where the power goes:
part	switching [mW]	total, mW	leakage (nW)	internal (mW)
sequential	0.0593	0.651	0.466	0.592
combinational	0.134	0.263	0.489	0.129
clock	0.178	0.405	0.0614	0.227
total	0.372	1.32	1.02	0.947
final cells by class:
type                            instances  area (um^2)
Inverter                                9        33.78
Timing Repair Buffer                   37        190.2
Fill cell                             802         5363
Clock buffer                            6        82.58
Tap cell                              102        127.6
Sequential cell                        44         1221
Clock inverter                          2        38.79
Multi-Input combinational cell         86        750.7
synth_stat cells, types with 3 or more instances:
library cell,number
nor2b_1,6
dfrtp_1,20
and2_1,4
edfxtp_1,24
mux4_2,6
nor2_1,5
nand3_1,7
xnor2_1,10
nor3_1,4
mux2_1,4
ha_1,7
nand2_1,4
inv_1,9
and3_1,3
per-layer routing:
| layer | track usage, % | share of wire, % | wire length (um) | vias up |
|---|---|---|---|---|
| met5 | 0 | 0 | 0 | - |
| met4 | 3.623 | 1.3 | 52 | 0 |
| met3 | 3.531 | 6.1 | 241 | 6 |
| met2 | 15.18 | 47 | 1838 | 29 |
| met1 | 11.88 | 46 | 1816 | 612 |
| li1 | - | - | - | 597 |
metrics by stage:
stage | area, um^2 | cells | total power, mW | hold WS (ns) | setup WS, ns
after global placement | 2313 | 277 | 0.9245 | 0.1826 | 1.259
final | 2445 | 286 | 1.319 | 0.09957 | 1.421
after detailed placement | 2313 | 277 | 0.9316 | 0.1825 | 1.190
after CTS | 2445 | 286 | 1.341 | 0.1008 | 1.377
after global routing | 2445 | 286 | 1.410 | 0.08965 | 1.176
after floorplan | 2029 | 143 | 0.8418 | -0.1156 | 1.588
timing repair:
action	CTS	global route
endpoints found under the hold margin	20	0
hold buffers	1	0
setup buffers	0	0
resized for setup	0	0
### src/rtl/rca_config_loader_pkg.sv
// Shared types and sizing for the RCA config loader.
// Widths derive from the RCA count and per-RCA slot counts.
package rca_config_loader_pkg;

    localparam int NUM_RCAS        = 4;
    localparam int NUM_READ_PORTS  = 3;
    localparam int NUM_WRITE_PORTS = 2;
    localparam int REG_ADDR_W      = 5;

    function automatic int max_int(input int a, input int b);
        return (a > b) ? a : b;
    endfunction

    localparam int RCA_ID_W       = $clog2(NUM_RCAS);
    localparam int RCA_PORT_SEL_W =
        $clog2(max_int(NUM_READ_PORTS, NUM_WRITE_PORTS));

    typedef struct packed {
        logic [RCA_ID_W-1:0]                         id;
        logic [NUM_READ_PORTS-1:0][REG_ADDR_W-1:0]   src_addrs;
        logic [NUM_READ_PORTS-1:0]                   src_mask;
        logic [NUM_WRITE_PORTS-1:0][REG_ADDR_W-1:0]  dest_addrs;
        logic [NUM_WRITE_PORTS-1:0]                  dest_mask;
    } rca_cfg_desc_t;

    typedef enum logic [1:0] {
        LOAD_IDLE,
        LOAD_WRITE_SRC,
        LOAD_WRITE_DEST,
        LOAD_DONE
    } rca_cfg_load_state_t;

endpackage

### src/rtl/rca_config_loader.sv
// Serializes one RCA descriptor into single-slot config writes.
// Owns the shared rca_sel mux and stalls issue while writing.
module rca_config_loader
    import rca_config_loader_pkg::*;
(
    input  logic                                       clk,
    input  logic                                       rst,
    input  logic                                       cfg_valid,
    output logic                                       cfg_ready,
    input  logic [RCA_ID_W-1:0]                        cfg_rca_id,
    input  logic [NUM_READ_PORTS-1:0][REG_ADDR_W-1:0]  cfg_src_addrs,
    input  logic [NUM_READ_PORTS-1:0]                  cfg_src_mask,
    input  logic [NUM_WRITE_PORTS-1:0][REG_ADDR_W-1:0] cfg_dest_addrs,
    input  logic [NUM_WRITE_PORTS-1:0]                 cfg_dest_mask,
    output logic                                       cfg_done,
    output logic [RCA_ID_W-1:0]                        cfg_done_rca_id,
    input  logic [RCA_ID_W-1:0]                        issue_rca_sel,
    output logic                                       issue_stall,
    output logic [RCA_ID_W-1:0]                        rca_sel,
    output logic                                       wr_en,
    output logic [RCA_PORT_SEL_W-1:0]                  w_port_sel,
    output logic                                       w_src_dest_port,
    output logic [REG_ADDR_W-1:0]                      w_reg_addr
);

    localparam logic [RCA_PORT_SEL_W-1:0] LAST_SRC =
        RCA_PORT_SEL_W'(NUM_READ_PORTS - 1);
    localparam logic [RCA_PORT_SEL_W-1:0] LAST_DEST =
        RCA_PORT_SEL_W'(NUM_WRITE_PORTS - 1);

    rca_cfg_load_state_t         state_q, state_d;
    logic [RCA_PORT_SEL_W-1:0]   idx_q, idx_d;
    rca_cfg_desc_t               desc_q, desc_d;
    logic                        writing;

    assign writing = (state_q == LOAD_WRITE_SRC) ||
                     (state_q == LOAD_WRITE_DEST);

    // Next-state: accept in idle, walk src slots, then dest slots, then done.
    always_comb begin
        state_d = state_q;
        idx_d   = idx_q;
        desc_d  = desc_q;
        unique case (state_q)
            LOAD_IDLE: begin
                if (cfg_valid) begin
                    desc_d.id         = cfg_rca_id;
                    desc_d.src_addrs  = cfg_src_addrs;
                    desc_d.src_mask   = cfg_src_mask;
                    desc_d.dest_addrs = cfg_dest_addrs;
                    desc_d.dest_mask  = cfg_dest_mask;
                    idx_d             = '0;
                    state_d           = LOAD_WRITE_SRC;
                end
            end
            LOAD_WRITE_SRC: begin
                if (idx_q == LAST_SRC) begin
                    idx_d   = '0;
                    state_d = LOAD_WRITE_DEST;
                end else begin
                    idx_d = idx_q + 1'b1;
                end
            end
            LOAD_WRITE_DEST: begin
                if (idx_q == LAST_DEST) begin
                    idx_d   = '0;
                    state_d = LOAD_DONE;
                end else begin
                    idx_d = idx_q + 1'b1;
                end
            end
            LOAD_DONE: begin
                state_d = LOAD_IDLE;
            end
        endcase
    end

    // Write port and handshake decode from registered state only.
    always_comb begin
        cfg_ready       = 1'b0;
        cfg_done        = 1'b0;
        wr_en           = 1'b0;
        w_src_dest_port = 1'b0;
        w_reg_addr      = '0;
        w_port_sel      = idx_q;
        unique case (state_q)
            LOAD_IDLE: begin
                cfg_ready = 1'b1;
            end
            LOAD_WRITE_SRC: begin
                for (int i = 0; i < NUM_READ_PORTS; i++) begin
                    if (idx_q == RCA_PORT_SEL_W'(i)) begin
                        wr_en      = desc_q.src_mask[i];
                        w_reg_addr = desc_q.src_addrs[i];
                    end
                end
            end
            LOAD_WRITE_DEST: begin
                w_src_dest_port = 1'b1;
                for (int i = 0; i < NUM_WRITE_PORTS; i++) begin
                    if (idx_q == RCA_PORT_SEL_W'(i)) begin
                        wr_en      = desc_q.dest_mask[i];
                        w_reg_addr = desc_q.dest_addrs[i];
                    end
                end
            end
            LOAD_DONE: begin
                cfg_done = 1'b1;
            end
        endcase
    end

    assign cfg_done_rca_id = desc_q.id;
    assign issue_stall     = writing;
    assign rca_sel         = writing ? desc_q.id : issue_rca_sel;

    // State, slot index and latched descriptor; reset abandons any load.
    always_ff @(posedge clk or posedge rst) begin
        if (rst) begin
            state_q <= LOAD_IDLE;
            idx_q   <= '0;
            desc_q  <= '0;
        end else begin
            state_q <= state_d;
            idx_q   <= idx_d;
            desc_q  <= desc_d;
        end
    end

endmodule
--- config.mk ---
export PLATFORM = sky130hd
export DESIGN_NAME = bsg_mem_1rw_sync_rv_master_flat
export DESIGN_NICKNAME = d
export VERILOG_FILES = /design/src/rtl/bsg_mem_1rw_sync_rv_master_if.sv /design/src/rtl/bsg_mem_1rw_sync_rv_master.sv /design/src/flat_wrapper.sv
export SDC_FILE = /design/constraint.sdc
export NUM_CORES = 1
export LEC_CHECK = 0
export CORE_MARGIN = 2
export CORE_UTILIZATION = 45
export CTS_BUF_LIST = sky130_fd_sc_hd__clkbuf_4
export DETAILED_ROUTE_END_ITERATION = 10
export PLACE_DENSITY_LB_ADDON = 0.05
export RECOVER_POWER = 25
export SLEW_MARGIN = 20
export SYNTH_ARGS = -nofsm -noshare
export SYNTH_HDL_FRONTEND = slang
export SYNTH_SLANG_ARGS = --single-unit
--- constraint.sdc ---
create_clock -name clk_i -period 3.3 [get_ports clk_i]
set_input_delay 0.99 -clock clk_i [delete_from_list [all_inputs] [get_ports clk_i]]
set_output_delay 0.99 -clock clk_i [all_outputs]
set_load 0.005 [all_outputs]
--- src/rtl/bsg_mem_1rw_sync_rv_master_if.sv ---
// Request, response and RAM-side signal bundle for bsg_mem_1rw_sync_rv_master.
// The slave modport is the sequencer's view; the master modport is the client/RAM environment.
interface bsg_mem_1rw_sync_rv_master_if #(
    parameter int width_p = -1,
    parameter int els_p   = -1
);
    localparam int addr_width_lp = (els_p > 1) ? $clog2(els_p) : 1;

    logic                     v_i;
    logic                     w_i;
    logic [addr_width_lp-1:0] addr_i;
    logic [width_p-1:0]       data_i;
    logic                     ready_o;

    logic                     v_o;
    logic [width_p-1:0]       data_o;
    logic                     yumi_i;

    logic                     mem_v_o;
    logic                     mem_w_o;
    logic [addr_width_lp-1:0] mem_addr_o;
    logic [width_p-1:0]       mem_data_o;
    logic [width_p-1:0]       mem_data_i;

    modport slave (
        input  v_i, w_i, addr_i, data_i, yumi_i, mem_data_i,
        output ready_o, v_o, data_o, mem_v_o, mem_w_o, mem_addr_o, mem_data_o
    );

    modport master (
        output v_i, w_i, addr_i, data_i, yumi_i, mem_data_i,
        input  ready_o, v_o, data_o, mem_v_o, mem_w_o, mem_addr_o, mem_data_o
    );
endinterface

--- src/rtl/bsg_mem_1rw_sync_rv_master.sv ---
// Client-side sequencer for a 1rw synchronous RAM: valid/ready requests in,
// valid/yumi read responses out through a 2-entry buffer with bypass.
module bsg_mem_1rw_sync_rv_master #(
    parameter int width_p = -1,
    parameter int els_p   = -1
) (
    input  logic clk_i,
    input  logic reset_n_i,
    bsg_mem_1rw_sync_rv_master_if.slave bus
);

    logic               inflight_q, inflight_d;
    logic [1:0]         cnt_q, cnt_d;
    logic               wptr_q, wptr_d;
    logic               rptr_q, rptr_d;
    logic [width_p-1:0] fifo_q [2];

    logic [1:0] occ;
    logic       ready;
    logic       acc;
    logic       fifo_empty;
    logic       push;
    logic       pop;

    // Credits cover both the read in the RAM pipeline and the buffered responses.
    assign occ        = {1'b0, inflight_q} + cnt_q;
    assign ready      = reset_n_i & (occ < 2'd2);
    assign acc        = bus.v_i & ready;
    assign fifo_empty = (cnt_q == 2'd0);

    // RAM data is only valid for one cycle: keep it unless it bypasses straight out.
    assign push = inflight_q & ~(fifo_empty & bus.yumi_i);
    assign pop  = bus.yumi_i & ~fifo_empty;

    always_comb begin
        inflight_d = acc & ~bus.w_i;
        cnt_d      = cnt_q + {1'b0, push} - {1'b0, pop};
        wptr_d     = wptr_q ^ push;
        rptr_d     = rptr_q ^ pop;
    end

    always_ff @(posedge clk_i or negedge reset_n_i) begin
        if (!reset_n_i) begin
            inflight_q <= 1'b0;
            cnt_q      <= 2'd0;
            wptr_q     <= 1'b0;
            rptr_q     <= 1'b0;
        end else begin
            inflight_q <= inflight_d;
            cnt_q      <= cnt_d;
            wptr_q     <= wptr_d;
            rptr_q     <= rptr_d;
        end
    end

    always_ff @(posedge clk_i) begin
        if (push) fifo_q[wptr_q] <= bus.mem_data_i;
    end

    assign bus.ready_o    = ready;
    assign bus.mem_v_o    = acc;
    assign bus.mem_w_o    = bus.w_i;
    assign bus.mem_addr_o = bus.addr_i;
    assign bus.mem_data_o = bus.data_i;

    assign bus.v_o    = inflight_q | ~fifo_empty;
    assign bus.data_o = fifo_empty ? bus.mem_data_i : fifo_q[rptr_q];

    a_params: assert property (@(posedge clk_i) (width_p >= 1) && (els_p >= 1))
        else $error("width_p and els_p must be set to positive values");

    a_yumi: assert property (@(posedge clk_i) disable iff (!reset_n_i) bus.yumi_i |-> bus.v_o)
        else $error("yumi_i asserted without v_o");

    a_ctrl_known: assert property (@(posedge clk_i) disable iff (!reset_n_i) !$isunknown({bus.v_i, bus.w_i}))
        else $error("v_i/w_i unknown out of reset");

    a_no_overflow: assert property (@(posedge clk_i) disable iff (!reset_n_i) push |-> (cnt_q != 2'd2))
        else $error("push into full response buffer");

endmodule

--- src/flat_wrapper.sv ---
// flat-port wrapper written by rule: the top's interface ports become plain ports
module bsg_mem_1rw_sync_rv_master_flat 
#(
    parameter int width_p = -1,
    parameter int els_p   = -1
)
  (clk_i, reset_n_i, bus_v_i, bus_w_i, bus_addr_i, bus_data_i, bus_yumi_i, bus_mem_data_i, bus_ready_o, bus_v_o, bus_data_o, bus_mem_v_o, bus_mem_w_o, bus_mem_addr_o, bus_mem_data_o);
  bsg_mem_1rw_sync_rv_master_if #(.width_p(width_p), .els_p(els_p)) bus_i ();
  input  logic clk_i;
  input  logic reset_n_i;
  input wire logic [$bits(bus_i.v_i)-1:0] bus_v_i;
  input wire logic [$bits(bus_i.w_i)-1:0] bus_w_i;
  input wire logic [$bits(bus_i.addr_i)-1:0] bus_addr_i;
  input wire logic [$bits(bus_i.data_i)-1:0] bus_data_i;
  input wire logic [$bits(bus_i.yumi_i)-1:0] bus_yumi_i;
  input wire logic [$bits(bus_i.mem_data_i)-1:0] bus_mem_data_i;
  output wire logic [$bits(bus_i.ready_o)-1:0] bus_ready_o;
  output wire logic [$bits(bus_i.v_o)-1:0] bus_v_o;
  output wire logic [$bits(bus_i.data_o)-1:0] bus_data_o;
  output wire logic [$bits(bus_i.mem_v_o)-1:0] bus_mem_v_o;
  output wire logic [$bits(bus_i.mem_w_o)-1:0] bus_mem_w_o;
  output wire logic [$bits(bus_i.mem_addr_o)-1:0] bus_mem_addr_o;
  output wire logic [$bits(bus_i.mem_data_o)-1:0] bus_mem_data_o;
  assign bus_i.v_i = bus_v_i;
  assign bus_i.w_i = bus_w_i;
  assign bus_i.addr_i = bus_addr_i;
  assign bus_i.data_i = bus_data_i;
  assign bus_i.yumi_i = bus_yumi_i;
  assign bus_i.mem_data_i = bus_mem_data_i;
  assign bus_ready_o = bus_i.ready_o;
  assign bus_v_o = bus_i.v_o;
  assign bus_data_o = bus_i.data_o;
  assign bus_mem_v_o = bus_i.mem_v_o;
  assign bus_mem_w_o = bus_i.mem_w_o;
  assign bus_mem_addr_o = bus_i.mem_addr_o;
  assign bus_mem_data_o = bus_i.mem_data_o;
  bsg_mem_1rw_sync_rv_master #(.width_p(width_p), .els_p(els_p)) u_core (.clk_i(clk_i), .reset_n_i(reset_n_i), .bus(bus_i));
endmodule
==> reports/summary.md, run 1 <==
STA
- **fraction of the cycle the final worst path needs** 96.84%
- **clk_skew** 0.002673 ns
- **number of endpoints with negative hold slack in the final report** 0
- **setup repair after global routing missed its margin** false
- **headroom to the max-slew limit** 76.87%
- **# setup viols final** 0
- **highest achievable clock rate** 0.3129 GHz
- **minimum clock period after layout** 3.196 ns
- **number of slew-limit violations in the final report** 0
- **Worst Tran Pin Value** 0.3466 ns
- **setup_tns** 0 ns

Die
- **Initial Util** 50.65%
- **Die W** 40.07 um
- **CORE AREA** 0.001156 mm^2
- **I/O pin total** 23
- **floorplan die height** 40.07 um
- **Core Rows** 12
- **DIE AREA** 0.001606 mm^2

Power and ir drop
- **register share of total power** 39.5%
- **share of power burned in the clock network** 18.2%
- **combinational cell fraction of total power** 42.3%
- **power density relative to cell area** 752.3 mW/mm^2
- **worst supply voltage drop on vdd** 349.3 uV
- **cell internal pwr** 0.0003694 W
- **static leakage** 0.3022 nW
- **net switching share of the total power** 33.25%
- **net switching component of the power** 0.0001841 W

Clock tree
- **Num CTS Buffers** 3
- **clock-pin slew on the worst setup and hold paths** 0.07 ns
- **Max clock buf depth** 2
- **maximum level of the CTS H-tree** 1
- **number of post-CTS setup repair buffers** 0
- **Root Buffer** sky130_fd_sc_hd__clkbuf_4
- **clock sink total** 11
- **hold_buf cts** 0
- **clock latency reported for the late side of the worst-skew pair** 0.27 ns
- **CTS tree** yes
- **# resized after CTS** 0

Synth
- **most common cell in the netlist** sky130_fd_sc_hd__edfxtp_1
- **count of distinct cell types in the synthesized netlist** 24
- **synthesized instance count** 52
- **Post-synth EDFFs** 6
- **simple-gate area share of the yosys netlist** 17.52%
- **mux share of post-synthesis cell area** 5.128%
- **synthesized-area fraction occupied by ao, oa, aoi and oai cells** 6.838%
- **xor/xnor share of the synthesized area** 4.487%
- **leading area contributor after synthesis** sky130_fd_sc_hd__edfxtp_1
- **share of Yosys cell area claimed by the top area cell type** 30.77%
- **Post-Synthesis Cell Area** 585.6 um^2
- **Synthesis Warnings** 0
- **dominant combinational cell family by area after synthesis** simple AND/OR/NAND/NOR gates
- **share of synthesized registers carrying an async set or reset** 45.45%
- **top cell types by occurrence after synthesis** sky130_fd_sc_hd__edfxtp_1 (6), sky130_fd_sc_hd__buf_4 (5), sky130_fd_sc_hd__dfrtp_1 (5), sky130_fd_sc_hd__nand2_1 (5), sky130_fd_sc_hd__inv_1 (4)
- **sequential fraction of the synthesis area** 52.14%
- **Post-Synthesis Mean Instance Area** 11.26 um^2
- **leading post-synthesis cells by cell area** sky130_fd_sc_hd__edfxtp_1 (31%), sky130_fd_sc_hd__dfrtp_1 (21%), sky130_fd_sc_hd__buf_4 (6.4%)
- **most used flip-flop cell after synthesis** sky130_fd_sc_hd__edfxtp_1
- **net count of the mapped netlist** 66
- **area share of fa/ha/maj cells after synthesis** 4.274%
- **synthesis-stage register bit count** 11

Routing
- **detailed-routing iteration count for the pre-antenna-repair pass** 3
- **vias per cell** 5.215
- **Routed wire per std cell** 14.49 um
- **via count** 412
- **Final Routed Wirelength** 1145 um
- **drt first-iter violations** 6
- **number of remaining DRC errors** 0
- **number of routed nets with antenna violations** 0

Final layout
- **number of nets in the finished design** 80
- **synthesis-to-layout area growth** 25.64%
- **layout cells sized above 1** 10.77%
- **final cell area excluding filler cells** 735.7 um^2
- **antenna diode count** 0

Worst setup path
- **arrival time of the worst setup path** 2.21 ns
- **critical path type** input port to output port
- **critical path startpoint** bus_mem_data_i[1]
- **worst endpoint required time** 2.31 ns
- **startpoint of the worst-slack reg-to-reg timing path** u_core.cnt_q[1]
- **Crit. End Element** output port
- **element type at the critical path start** input port
- **crit path max fanout** 3

Global routing
- **number of global-route vias before repair** 412
- **GRT Resource Usage Total** 18.82%
- **number of antenna violations at the first check in global routing** 0
- **pin count of the biggest net entering global routing** 10
- **first-pass GRT wire length** 1821 um
- **grt total ovfl** 0

Place
- **area of placed instances** 709.4 um^2
- **global placer's final weighted congestion** 0.7757
- **number of input and output port buffers inserted** 14
- **HPWL reported at the end of detailed placement** 894.9 um

Run status
- **outcome** finished, final reports clean

Flow run
- **maxcap violations** 0

Min path
- **worst hold path type** register to register
- **source of the worst hold timing path** u_core.rptr_q

## state kept, by name, summed over array words and instances, names as in the netlist
signal             cells
u_core.inflight_q      1
u_core.cnt_q           2
u_core.rptr_q          1
u_core.fifo_q          6
u_core.wptr_q          1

• WORK REQUIRED:
Above are the records; repeat exactly the lines from the one holding "input wire logic [$bits(bus_i.mem_data_i)-1:0]" down to the one holding "output wire logic [$bits(bus_i.data_o)-1:0]", end lines included.

• RESULT OF THE TASK:
  input wire logic [$bits(bus_i.mem_data_i)-1:0] bus_mem_data_i;
  output wire logic [$bits(bus_i.ready_o)-1:0] bus_ready_o;
  output wire logic [$bits(bus_i.v_o)-1:0] bus_v_o;
  output wire logic [$bits(bus_i.data_o)-1:0] bus_data_o;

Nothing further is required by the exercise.